Copy each line below that contains "import".

^^^^^^^^^^^^^^^^

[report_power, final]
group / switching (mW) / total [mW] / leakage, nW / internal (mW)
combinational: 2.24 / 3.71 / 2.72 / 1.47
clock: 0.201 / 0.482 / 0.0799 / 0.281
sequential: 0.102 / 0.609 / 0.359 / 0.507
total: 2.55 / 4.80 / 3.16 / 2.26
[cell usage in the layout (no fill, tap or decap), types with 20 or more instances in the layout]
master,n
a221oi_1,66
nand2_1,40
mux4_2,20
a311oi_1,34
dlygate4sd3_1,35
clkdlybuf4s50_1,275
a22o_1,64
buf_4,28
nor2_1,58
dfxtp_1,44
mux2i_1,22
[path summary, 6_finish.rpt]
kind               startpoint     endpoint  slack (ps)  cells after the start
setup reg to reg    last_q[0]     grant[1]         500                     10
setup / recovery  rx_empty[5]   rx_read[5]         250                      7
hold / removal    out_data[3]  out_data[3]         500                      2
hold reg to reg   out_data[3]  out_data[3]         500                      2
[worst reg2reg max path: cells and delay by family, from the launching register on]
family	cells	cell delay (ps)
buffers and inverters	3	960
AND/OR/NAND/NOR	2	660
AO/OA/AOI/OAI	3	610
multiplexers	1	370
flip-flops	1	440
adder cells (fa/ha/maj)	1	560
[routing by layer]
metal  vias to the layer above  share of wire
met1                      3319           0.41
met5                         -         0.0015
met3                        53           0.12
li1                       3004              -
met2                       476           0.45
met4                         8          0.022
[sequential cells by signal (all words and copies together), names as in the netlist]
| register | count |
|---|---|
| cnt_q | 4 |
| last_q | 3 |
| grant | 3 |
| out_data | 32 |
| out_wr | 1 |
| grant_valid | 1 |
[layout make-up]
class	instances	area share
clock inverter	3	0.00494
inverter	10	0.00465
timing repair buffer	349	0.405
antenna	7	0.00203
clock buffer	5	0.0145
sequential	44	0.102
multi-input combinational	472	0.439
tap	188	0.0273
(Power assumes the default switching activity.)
$ cat config.mk
export PLATFORM = sky130hd
export DESIGN_NAME = bean_tracker
export DESIGN_NICKNAME = d
export VERILOG_FILES = /design/src/rtl/bean_tracker.sv
export SDC_FILE = /design/constraint.sdc
export NUM_CORES = 2
export LEC_CHECK = 0
export CAP_MARGIN = 20
export CORE_AREA = 10 10 565 567
export CTS_BUF_LIST = sky130_fd_sc_hd__clkbuf_8 sky130_fd_sc_hd__clkbuf_16
export DETAILED_ROUTE_END_ITERATION = 8
export DIE_AREA = 0 0 575 577
export MAX_ROUTING_LAYER = met4
export PLACE_DENSITY_LB_ADDON = 0.08
export SLEW_MARGIN = 40
export SYNTH_ARGS = -nofsm -noshare
export SYNTH_HDL_FRONTEND = slang
export SYNTH_SLANG_ARGS = --single-unit
$ cat constraint.sdc
create_clock -name clk -period 13.14 [get_ports clk]
set_clock_uncertainty 0.05 [all_clocks]
set_input_delay 1.314 -clock clk [delete_from_list [all_inputs] [get_ports clk]]
set_output_delay 1.314 -clock clk [all_outputs]
set_load 0.01 [all_outputs]
[src/rtl/wb_regfile_sb.sv]
// Architectural GPR file with a writeback valid/ready port, two bypassed read ports,
// and a per-register pending scoreboard used by decode for RAW/WAW interlocks.
module wb_regfile_sb #(
    parameter int NREG = 32,
    parameter int AW   = 5,
    parameter int DW   = 32
) (
    input  logic          clk,
    input  logic          rst,
    input  logic          wb_valid_i,
    output logic          wb_ready_o,
    input  logic          wb_en_i,
    input  logic [AW-1:0] wb_addr_i,
    input  logic [DW-1:0] wb_data_i,
    input  logic          iss_valid_i,
    output logic          iss_ready_o,
    input  logic [AW-1:0] iss_rd_i,
    input  logic [AW-1:0] rs1_addr_i,
    output logic [DW-1:0] rs1_data_o,
    input  logic [AW-1:0] rs2_addr_i,
    output logic [DW-1:0] rs2_data_o,
    output logic          stall_o,
    output logic [AW:0]   pend_cnt_o,
    output logic          err_o
);

    logic [DW-1:0]   r_regs [NREG];
    logic [NREG-1:0] r_pend;
    logic [AW:0]     r_cnt;
    logic            r_err;

    logic w_wb_fire;
    logic w_wb_nz;
    logic w_wb_write;
    logic w_wb_clr;
    logic w_wb_bad;
    logic w_iss_set;

    assign wb_ready_o = !rst;
    assign w_wb_fire  = wb_valid_i && wb_ready_o;
    assign w_wb_nz    = w_wb_fire && (wb_addr_i != '0);
    assign w_wb_write = w_wb_nz && wb_en_i;
    assign w_wb_clr   = w_wb_nz && r_pend[wb_addr_i];
    assign w_wb_bad   = w_wb_nz && !r_pend[wb_addr_i];

    // A writeback retiring the same register this cycle frees it for re-issue.
    assign iss_ready_o = !rst && ((iss_rd_i == '0) || !r_pend[iss_rd_i] ||
                                  (w_wb_fire && (wb_addr_i == iss_rd_i)));
    assign w_iss_set   = iss_valid_i && iss_ready_o && (iss_rd_i != '0);

    function automatic logic [DW-1:0] read_port(input logic [AW-1:0] a);
        if (a == '0)
            return '0;
        else if (w_wb_write && (wb_addr_i == a))
            return wb_data_i;
        else
            return r_regs[a];
    endfunction

    function automatic logic src_blocked(input logic [AW-1:0] a);
        return (a != '0) && r_pend[a] && !(w_wb_fire && (wb_addr_i == a));
    endfunction

    assign rs1_data_o = read_port(rs1_addr_i);
    assign rs2_data_o = read_port(rs2_addr_i);
    assign stall_o    = src_blocked(rs1_addr_i) || src_blocked(rs2_addr_i);
    assign pend_cnt_o = r_cnt;
    assign err_o      = r_err;

    always_ff @(posedge clk) begin
        if (rst) begin
            for (int i = 0; i < NREG; i++)
                r_regs[i] <= '0;
            r_pend <= '0;
            r_cnt  <= '0;
            r_err  <= 1'b0;
        end else begin
            if (w_wb_write)
                r_regs[wb_addr_i] <= wb_data_i;
            if (w_wb_nz)
                r_pend[wb_addr_i] <= 1'b0;
            // Issue lands after the writeback clear, so a same-register pair stays pending.
            if (w_iss_set)
                r_pend[iss_rd_i] <= 1'b1;
            r_cnt <= r_cnt + (AW+1)'(w_iss_set) - (AW+1)'(w_wb_clr);
            if (w_wb_bad)
                r_err <= 1'b1;
        end
    end

endmodule
===== config.mk =====
export PLATFORM = sky130hd
export DESIGN_NAME = inc_req_seq_flat
export DESIGN_NICKNAME = d
export VERILOG_FILES = /design/src/rtl/inc_req_seq_pkg.sv /design/src/rtl/inc_req_seq_if.sv /design/src/rtl/inc_gap_timer.sv /design/src/rtl/inc_req_seq.sv /design/src/flat_wrapper.sv
export SDC_FILE = /design/constraint.sdc
export NUM_CORES = 1
export LEC_CHECK = 0
export CAP_MARGIN = 5
export CELL_PAD_IN_SITES_DETAIL_PLACEMENT = 1
export CELL_PAD_IN_SITES_GLOBAL_PLACEMENT = 2
export CORE_ASPECT_RATIO = 0.6
export CORE_MARGIN = 10
export CORE_UTILIZATION = 36
export CTS_BUF_LIST = sky130_fd_sc_hd__clkbuf_16
export CTS_CLUSTER_DIAMETER = 100
export DETAILED_ROUTE_END_ITERATION = 12
export PLACE_DENSITY = 0.81
export SLEW_MARGIN = 30
export SYNTH_ARGS = -nofsm -noshare
export SYNTH_HDL_FRONTEND = slang
export SYNTH_SLANG_ARGS = --single-unit

===== constraint.sdc =====
create_clock -name clk -period 4.3 [get_ports clk]
set_input_delay 1.29 -clock clk [delete_from_list [all_inputs] [get_ports clk]]
set_output_delay 1.29 -clock clk [all_outputs]
set_load 0.03 [all_outputs]

===== src/rtl/inc_req_seq_pkg.sv =====
// Shared types and default widths for the increment-request sequencer.
package inc_seq_pkg;
   localparam int CNT_W_DEF = 8;
   localparam int GAP_W_DEF = 4;
   localparam int OUT_W_DEF = 2;

   typedef enum logic [1:0] {
      ST_IDLE  = 2'd0,
      ST_PULSE = 2'd1,
      ST_GAP   = 2'd2,
      ST_DONE  = 2'd3
   } state_e;
endpackage


===== src/rtl/inc_req_seq_if.sv =====
// Command handshake bundle: the upstream agent drives a (count, gap) command over valid/ready.
interface inc_req_seq_if #(
   parameter int CNT_W = 8,
   parameter int GAP_W = 4
) ();
   logic             cmd_valid;
   logic             cmd_ready;
   logic [CNT_W-1:0] cmd_count;
   logic [GAP_W-1:0] cmd_gap;

   modport master (output cmd_valid, cmd_count, cmd_gap, input cmd_ready);
   modport slave  (input cmd_valid, cmd_count, cmd_gap, output cmd_ready);
endinterface


===== src/rtl/inc_gap_timer.sv =====
// Loadable down-counter timing the low cycles between increment pulses.
module inc_gap_timer #(
   parameter int GAP_W = 4
) (
   input  logic             clk,
   input  logic             rst_n,
   input  logic             load,
   input  logic [GAP_W-1:0] load_val,
   input  logic             dec,
   output logic             zero
);
   logic [GAP_W-1:0] val_q, val_d;

   always_comb begin
      val_d = val_q;
      if (load)
         val_d = load_val;
      else if (dec && (val_q != '0))
         val_d = val_q - GAP_W'(1);
   end

   always_ff @(posedge clk or negedge rst_n) begin
      if (!rst_n) val_q <= '0;
      else        val_q <= val_d;
   end

   assign zero = (val_q == '0);
endmodule


===== src/rtl/inc_req_seq.sv =====
// Sequencer emitting trains of single-cycle increment pulses separated by idle gaps.
// Optional shadow counter of the downstream value is enabled with SHADOW_CNT_EN.
module inc_req_seq
   import inc_seq_pkg::*;
#(
   parameter int CNT_W = CNT_W_DEF,
   parameter int GAP_W = GAP_W_DEF,
   parameter int OUT_W = OUT_W_DEF
) (
   input  logic             clk,
   input  logic             rst_n,
   inc_req_seq_if.slave     cmd,
   input  logic             abort,
   output logic             inc_out,
   output logic             busy,
   output logic             done,
   output logic [CNT_W-1:0] pulses_sent,
   output logic [OUT_W-1:0] shadow_val
);
   state_e           state_q, state_d;
   logic [CNT_W-1:0] count_q, count_d;
   logic [GAP_W-1:0] gap_q, gap_d;
   logic [CNT_W-1:0] pulses_q, pulses_d, pulses_inc;
   logic             inc_q, inc_d;
   logic             busy_q, busy_d;
   logic             done_q, done_d;
   logic             tmr_load, tmr_dec, tmr_zero;
   logic [GAP_W-1:0] tmr_val;
   logic             pulse_end;

   // Timer is loaded with gap-1 so the GAP state lasts exactly gap_eff cycles.
   inc_gap_timer #(.GAP_W(GAP_W)) u_gap_timer (
      .clk      (clk),
      .rst_n    (rst_n),
      .load     (tmr_load),
      .load_val (tmr_val),
      .dec      (tmr_dec),
      .zero     (tmr_zero)
   );

   assign pulses_inc = pulses_q + CNT_W'(1);
   assign tmr_val    = gap_q - GAP_W'(1);
   assign pulse_end  = (state_q == ST_PULSE);

   always_comb begin
      state_d  = state_q;
      count_d  = count_q;
      gap_d    = gap_q;
      pulses_d = pulses_q;
      tmr_load = 1'b0;
      tmr_dec  = 1'b0;
      case (state_q)
         ST_IDLE: begin
            if (cmd.cmd_valid) begin
               count_d  = cmd.cmd_count;
               gap_d    = (cmd.cmd_gap == '0) ? GAP_W'(1) : cmd.cmd_gap;
               pulses_d = '0;
               state_d  = (cmd.cmd_count != '0) ? ST_PULSE : ST_DONE;
            end
         end
         ST_PULSE: begin
            // A pulse already on the wire always completes and is counted, even on abort.
            pulses_d = pulses_inc;
            if (abort || (pulses_inc == count_q)) begin
               state_d = ST_DONE;
            end else begin
               state_d  = ST_GAP;
               tmr_load = 1'b1;
            end
         end
         ST_GAP: begin
            if (abort)
               state_d = ST_DONE;
            else if (tmr_zero)
               state_d = ST_PULSE;
            else
               tmr_dec = 1'b1;
         end
         ST_DONE: state_d = ST_IDLE;
         default: state_d = ST_IDLE;
      endcase

      inc_d  = (state_d == ST_PULSE);
      busy_d = (state_d == ST_PULSE) || (state_d == ST_GAP);
      done_d = (state_d == ST_DONE);
   end

   always_ff @(posedge clk or negedge rst_n) begin
      if (!rst_n) begin
         state_q  <= ST_IDLE;
         count_q  <= '0;
         gap_q    <= '0;
         pulses_q <= '0;
         inc_q    <= 1'b0;
         busy_q   <= 1'b0;
         done_q   <= 1'b0;
      end else begin
         state_q  <= state_d;
         count_q  <= count_d;
         gap_q    <= gap_d;
         pulses_q <= pulses_d;
         inc_q    <= inc_d;
         busy_q   <= busy_d;
         done_q   <= done_d;
      end
   end

`ifdef SHADOW_CNT_EN
   logic [OUT_W-1:0] shadow_q, shadow_d;

   // Tracks the downstream counter across commands; only reset clears it.
   always_comb begin
      shadow_d = shadow_q;
      if (pulse_end)
         shadow_d = shadow_q + OUT_W'(1);
   end

   always_ff @(posedge clk or negedge rst_n) begin
      if (!rst_n) shadow_q <= '0;
      else        shadow_q <= shadow_d;
   end

   assign shadow_val = shadow_q;
`else
   logic unused_pulse_end;
   assign unused_pulse_end = pulse_end;
   assign shadow_val       = '0;
`endif

   assign cmd.cmd_ready = (state_q == ST_IDLE);
   assign inc_out       = inc_q;
   assign busy          = busy_q;
   assign done          = done_q;
   assign pulses_sent   = pulses_q;
endmodule


===== src/flat_wrapper.sv =====
// flat-port wrapper written by rule: the top's interface ports become plain ports
module inc_req_seq_flat import inc_seq_pkg::*;
#(
   parameter int CNT_W = CNT_W_DEF,
   parameter int GAP_W = GAP_W_DEF,
   parameter int OUT_W = OUT_W_DEF
)
  (clk, rst_n, abort, inc_out, busy, done, pulses_sent, shadow_val, cmd_cmd_valid, cmd_cmd_count, cmd_cmd_gap, cmd_cmd_ready);
  inc_req_seq_if #(.CNT_W(CNT_W), .GAP_W(GAP_W)) cmd_i ();
  input  logic clk;
  input  logic rst_n;
  input  logic abort;
  output logic inc_out;
  output logic busy;
  output logic done;
  output logic [CNT_W-1:0] pulses_sent;
  output logic [OUT_W-1:0] shadow_val;
  input wire logic [$bits(cmd_i.cmd_valid)-1:0] cmd_cmd_valid;
  input wire logic [$bits(cmd_i.cmd_count)-1:0] cmd_cmd_count;
  input wire logic [$bits(cmd_i.cmd_gap)-1:0] cmd_cmd_gap;
  output wire logic [$bits(cmd_i.cmd_ready)-1:0] cmd_cmd_ready;
  assign cmd_i.cmd_valid = cmd_cmd_valid;
  assign cmd_i.cmd_count = cmd_cmd_count;
  assign cmd_i.cmd_gap = cmd_cmd_gap;
  assign cmd_cmd_ready = cmd_i.cmd_ready;
  inc_req_seq #(.CNT_W(CNT_W), .GAP_W(GAP_W), .OUT_W(OUT_W)) u_core (.clk(clk), .rst_n(rst_n), .cmd(cmd_i), .abort(abort), .inc_out(inc_out), .busy(busy), .done(done), .pulses_sent(pulses_sent), .shadow_val(shadow_val));
endmodule

==> flow_summary.json <==
{
  "root_buffer": "clkbuf_16",
  "total_power_mw": 1.64,
  "cts_made_buffers": 5,
  "worst-setup-path-type": "reg -> out",
  "overflow": 0,
  "crit_cells": 2,
  "cts_tree": "yes",
  "area_growth_pct": 30.1,
  "gp_congestion": 0.787,
  "synth_cell_types": 43,
  "row_count": 18,
  "synth_edf_count": 0,
  "yosysMostFrequentCell": "dfrtp_1",
  "ys_warn_count": 0,
  "path_delay_family": "buffers and inverters",
  "min_period_ns": 3.04,
  "r2r_end": "u_core.u_gap_timer.val_q[2]$_DFFE_PN0P_",
  "diodes": 0,
  "antenna_found_initial": 0,
  "core_um2": 4230,
  "chipHeight_um": 72.2,
  "wire_per_inst_um": 18.6,
  "cts_repair_resize_count": 0,
  "start_util_pct": 38.6,
  "worst_slack_ns": 1.26,
  "drcViolationCount": 0,
  "grt_pass1_wl_mm": 7.60,
  "min_period_over_period_pct": 70.8,
  "dp_cells": 234,
  "critPathBufInv": 1,
  "synth_area_leader_cell": "dfrtp_1",
  "start_kind": "flop",
  "htree_levels": 2,
  "nNetsFinal": 201,
  "postSynth.asyncResetShare_pct": 100,
  "fp.dieW_um": 107,
  "drtAntennaViolNets": 0,
  "crit_chain": "nor2_1 -> clkdlybuf4s50_1",
  "dpl-instance-area_um2": 1960,
  "hold_viol_final": 0,
  "hp-start": "u_core.count_q[1]$_DFFE_PN0P_",
  "first_pass_iters": 4,
  "skew_ns": 0.00320,
  "status": "finished, final reports clean",
  "grt_max_degree": 30,
  "layout-drive-gt1-share_pct": 15.4,
  "hold_end": "u_core.count_q[1]$_DFFE_PN0P_",
  "holdWs_ns": 0.562,
  "worstSetupEndpointType": "primary output",
  "drtIter0Drc": 40,
  "crit_path_max_incr_delay_ns": 0.71,
  "timing.rr.start": "u_core.pulses_sent[2]$_DFFE_PN0P_",
  "worst_slew_pin_slew_ns": 0.765,
  "setup_viol": 0,
  "ios": 30,
  "grt_setup_unrepaired": "false",
  "hold_path.class": "reg -> reg",
  "power_density_nw_per_um2": 770,
  "final_util_pct": 50.2,
  "clockBufferDepth": 2,
  "synth_area_per_cell_um2": 10.8,
  "cts_hold_buf": 0,
  "post-place-ws_ns": 1.04,
  "p_leak_nw": 0.876,
  "synthFlopType": "dfrtp_1",
  "grtUsageTotal_pct": 12.2,
  "max_freq_ghz": 0.328,
  "regToRegSetupSlack_ns": 1.49,
  "fin_tns_setup_ns": 0,
  "grt_pass1_vias": 1387,
  "crit_path_max_fanout": 15,
  "ys_ff_latch": 29,
  "hpwlAfterDp_mm": 3.48,
  "hold_depth": 1,
  "finalMaxSlewViolations": 0,
  "fin_area_um2": 2130,
  "worst_path_max_delay_cell": "clkdlybuf4s50_1",
  "max_cap_viol_count": 0,
  "cp-startpoint": "u_core.state_q[0]$_DFF_PN0_",
  "clkTransAtPathRegs_ns": 0.05,
  "syn-cell-area_um2": 1630,
  "synthTopCellsByCount": "dfrtp_1 (29), mux2_2 (14), nor2_1 (10)",
  "synthCells": 151,
  "cts_setup_buffers": 0,
  "slew-limit-headroom_pct": 49.0,
  "required_ns": 3.01,
  "stdcell_count": 242,
  "wl_mm": 4.51,
  "io_buffer_count": 27,
  "cts_sinks": 29,
  "synthTopCellsByArea": "dfrtp_1 (44%), mux2_2 (9.6%), a22o_1 (3.2%)",
  "reg2reg_depth": 9,
  "die-area_um2": 7720,
  "synth_top_area_share_pct": 44.4,
  "arrival_ns": 1.75,
  "ys_seq_area_share_pct": 44.4,
  "vias": 1302,
  "clk_latency_ns": 0.27,
  "vias_per_cell": 5.38,
  "ir_drop_v": 0.000379
}
[sequential cells by signal, indices dropped and copies added (netlist names)]
| register | cells |
|---|---|
| u_core.done | 1 |
| u_core.pulses_sent | 8 |
| u_core.state_q | 2 |
| u_core.u_gap_timer.val_q | 4 |
| u_core.inc_out | 1 |
| u_core.busy | 1 |
| u_core.gap_q | 4 |
| u_core.count_q | 8 |
[how the worst max path moves through the flow]
stage | endpoint | slack [ns]
after floorplan | u_core.u_gap_timer.val_q[2]$_DFFE_PN0P_ | 1.67
after global placement | u_core.busy$_DFF_PN0_ | 1.16
after detailed placement | u_core.u_gap_timer.val_q[2]$_DFFE_PN0P_ | 1.04
after CTS | cmd_cmd_ready | 1.28
after global routing | u_core.inc_out$_DFF_PN0_ | 1.19
final | cmd_cmd_ready | 1.26
[where the power goes]
| group | leakage, nW | internal [mW] | total (mW) | switching, mW |
|---|---|---|---|---|
| clock network | 0.0775 | 0.271 | 0.395 | 0.124 |
| registers | 0.355 | 0.393 | 0.561 | 0.168 |
| logic | 0.443 | 0.314 | 0.681 | 0.367 |
[area by class of cell]
type / instances / area, um2
Multi-Input combinational cell: 111 / 858
Tap cell: 60 / 75.1
Fill cell: 480 / 2110
Sequential cell: 29 / 726
Inverter: 6 / 22.5
Clock inverter: 3 / 41.3
Timing Repair Buffer: 28 / 278
Clock buffer: 5 / 125
[cell usage in the layout (no fill, tap or decap), types with 2 or more instances in the layout]
| master | instances |
|---|---|
| a21oi_1 | 4 |
| dfrtp_1 | 29 |
| o21ai_0 | 5 |
| a22o_1 | 6 |
| nand3_1 | 2 |
| clkdlybuf4s50_1 | 27 |
| a211o_1 | 2 |
| nand2_1 | 9 |
| o21bai_1 | 2 |
| or4_1 | 3 |
| a311oi_1 | 2 |
| clkbuf_16 | 5 |
| conb_1 | 2 |
| nor3_1 | 7 |
| nor2_1 | 10 |
| inv_1 | 6 |
| xnor2_1 | 6 |
| nand2b_1 | 3 |
| and3_1 | 2 |
| or3_1 | 2 |
| a21o_1 | 3 |
| ha_1 | 4 |
| xor2_1 | 4 |
| mux2i_1 | 2 |
| mux2_2 | 14 |
[cells by family after synthesis]
kind of cell / Yosys count / synth area share [%]
and+or+nand+nor: 43 / 13.7
adders and majority gates: 4 / 3.06
DFF: 29 / 44.4
AOI/OAI and AO/OA: 36 / 19.1
buffers and inverters: 12 / 3.29
other: 1 / 0.229
muxes: 16 / 10.9
xor gates and xnor gates: 10 / 5.36
[routing by layer]
layer | global-route usage [%] | wire, um
met1 | 16.3 | 2270
met2 | 18.3 | 1960
met3 | 4.67 | 255
met4 | 2.09 | 21
met5 | 0 | 0
(Power assumes the default switching activity.)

^^^^^^^^^^^^^^^^

## WRITTEN REPLY
   import inc_seq_pkg::*;
module inc_req_seq_flat import inc_seq_pkg::*;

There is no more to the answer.